Exercise requirements >>
Check every line of the data below for the word "placement" and say how many have it, without further comment.

Stored data entries >>
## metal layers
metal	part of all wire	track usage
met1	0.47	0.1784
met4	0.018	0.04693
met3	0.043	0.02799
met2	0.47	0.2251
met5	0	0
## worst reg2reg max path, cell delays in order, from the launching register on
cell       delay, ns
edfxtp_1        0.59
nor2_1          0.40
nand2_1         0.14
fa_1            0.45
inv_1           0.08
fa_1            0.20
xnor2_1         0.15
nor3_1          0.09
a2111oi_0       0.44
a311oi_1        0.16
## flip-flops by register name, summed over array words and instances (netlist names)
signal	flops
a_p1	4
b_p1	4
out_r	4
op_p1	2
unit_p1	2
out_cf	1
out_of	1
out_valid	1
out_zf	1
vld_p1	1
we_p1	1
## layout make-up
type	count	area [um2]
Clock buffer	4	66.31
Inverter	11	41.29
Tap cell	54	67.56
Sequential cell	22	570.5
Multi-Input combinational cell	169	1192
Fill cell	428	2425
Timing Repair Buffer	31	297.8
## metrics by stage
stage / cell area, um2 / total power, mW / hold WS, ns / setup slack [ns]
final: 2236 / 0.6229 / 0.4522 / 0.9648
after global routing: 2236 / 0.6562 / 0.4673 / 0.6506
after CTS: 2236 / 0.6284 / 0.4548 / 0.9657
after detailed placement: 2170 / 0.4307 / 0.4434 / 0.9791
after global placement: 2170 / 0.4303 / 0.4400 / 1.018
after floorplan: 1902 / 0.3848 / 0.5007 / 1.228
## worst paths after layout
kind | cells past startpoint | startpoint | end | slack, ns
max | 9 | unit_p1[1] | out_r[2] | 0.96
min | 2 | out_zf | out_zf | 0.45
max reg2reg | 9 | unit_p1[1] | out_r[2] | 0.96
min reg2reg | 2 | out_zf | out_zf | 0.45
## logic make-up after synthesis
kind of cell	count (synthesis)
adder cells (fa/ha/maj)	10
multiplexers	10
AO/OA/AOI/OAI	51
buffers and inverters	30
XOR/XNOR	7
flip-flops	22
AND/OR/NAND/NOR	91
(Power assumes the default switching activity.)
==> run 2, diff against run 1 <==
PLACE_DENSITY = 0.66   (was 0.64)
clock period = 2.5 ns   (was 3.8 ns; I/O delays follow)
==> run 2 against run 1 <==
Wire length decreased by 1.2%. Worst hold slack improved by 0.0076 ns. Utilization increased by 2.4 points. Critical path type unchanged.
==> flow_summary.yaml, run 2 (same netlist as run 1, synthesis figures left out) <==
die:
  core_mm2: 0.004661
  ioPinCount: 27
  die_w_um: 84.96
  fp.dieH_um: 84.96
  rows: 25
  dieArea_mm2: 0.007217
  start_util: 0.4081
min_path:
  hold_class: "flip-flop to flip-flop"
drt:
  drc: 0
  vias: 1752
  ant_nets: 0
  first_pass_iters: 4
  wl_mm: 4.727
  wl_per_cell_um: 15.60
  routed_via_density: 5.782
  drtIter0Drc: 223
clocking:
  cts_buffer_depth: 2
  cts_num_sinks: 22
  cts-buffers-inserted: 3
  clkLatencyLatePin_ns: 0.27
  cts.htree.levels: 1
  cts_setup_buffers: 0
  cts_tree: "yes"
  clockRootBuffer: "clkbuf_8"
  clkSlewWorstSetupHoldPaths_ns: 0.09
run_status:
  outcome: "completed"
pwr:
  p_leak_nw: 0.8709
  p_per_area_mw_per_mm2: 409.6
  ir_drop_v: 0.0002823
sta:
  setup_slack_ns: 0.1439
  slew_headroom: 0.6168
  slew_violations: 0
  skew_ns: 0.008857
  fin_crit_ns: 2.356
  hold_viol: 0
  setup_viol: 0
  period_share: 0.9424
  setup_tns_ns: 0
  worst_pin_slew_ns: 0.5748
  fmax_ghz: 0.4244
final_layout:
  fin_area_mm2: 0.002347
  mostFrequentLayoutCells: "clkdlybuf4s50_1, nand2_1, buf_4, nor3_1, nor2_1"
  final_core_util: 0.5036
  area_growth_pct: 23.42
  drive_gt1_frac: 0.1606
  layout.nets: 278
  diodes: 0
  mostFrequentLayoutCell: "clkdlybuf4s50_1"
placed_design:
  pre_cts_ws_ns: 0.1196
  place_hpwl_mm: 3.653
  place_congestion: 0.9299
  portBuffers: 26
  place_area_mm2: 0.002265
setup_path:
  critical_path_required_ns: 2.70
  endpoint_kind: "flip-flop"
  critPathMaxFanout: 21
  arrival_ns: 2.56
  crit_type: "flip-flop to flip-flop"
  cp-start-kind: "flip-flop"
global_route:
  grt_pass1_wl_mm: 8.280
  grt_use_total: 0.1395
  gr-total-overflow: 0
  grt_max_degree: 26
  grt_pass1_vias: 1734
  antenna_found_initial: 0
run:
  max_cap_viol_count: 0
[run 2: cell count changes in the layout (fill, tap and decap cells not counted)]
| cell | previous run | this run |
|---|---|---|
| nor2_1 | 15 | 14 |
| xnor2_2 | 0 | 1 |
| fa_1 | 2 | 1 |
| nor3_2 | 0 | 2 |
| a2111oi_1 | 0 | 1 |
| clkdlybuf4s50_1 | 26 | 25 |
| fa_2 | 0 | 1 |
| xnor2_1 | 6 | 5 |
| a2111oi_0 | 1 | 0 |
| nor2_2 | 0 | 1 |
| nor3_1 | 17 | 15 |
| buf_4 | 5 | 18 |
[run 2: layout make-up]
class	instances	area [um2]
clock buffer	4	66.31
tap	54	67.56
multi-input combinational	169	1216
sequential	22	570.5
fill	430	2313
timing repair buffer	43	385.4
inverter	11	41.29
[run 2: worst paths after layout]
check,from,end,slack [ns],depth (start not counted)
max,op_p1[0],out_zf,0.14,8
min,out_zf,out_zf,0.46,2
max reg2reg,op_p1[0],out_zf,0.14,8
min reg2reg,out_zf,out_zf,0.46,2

Output below >>
2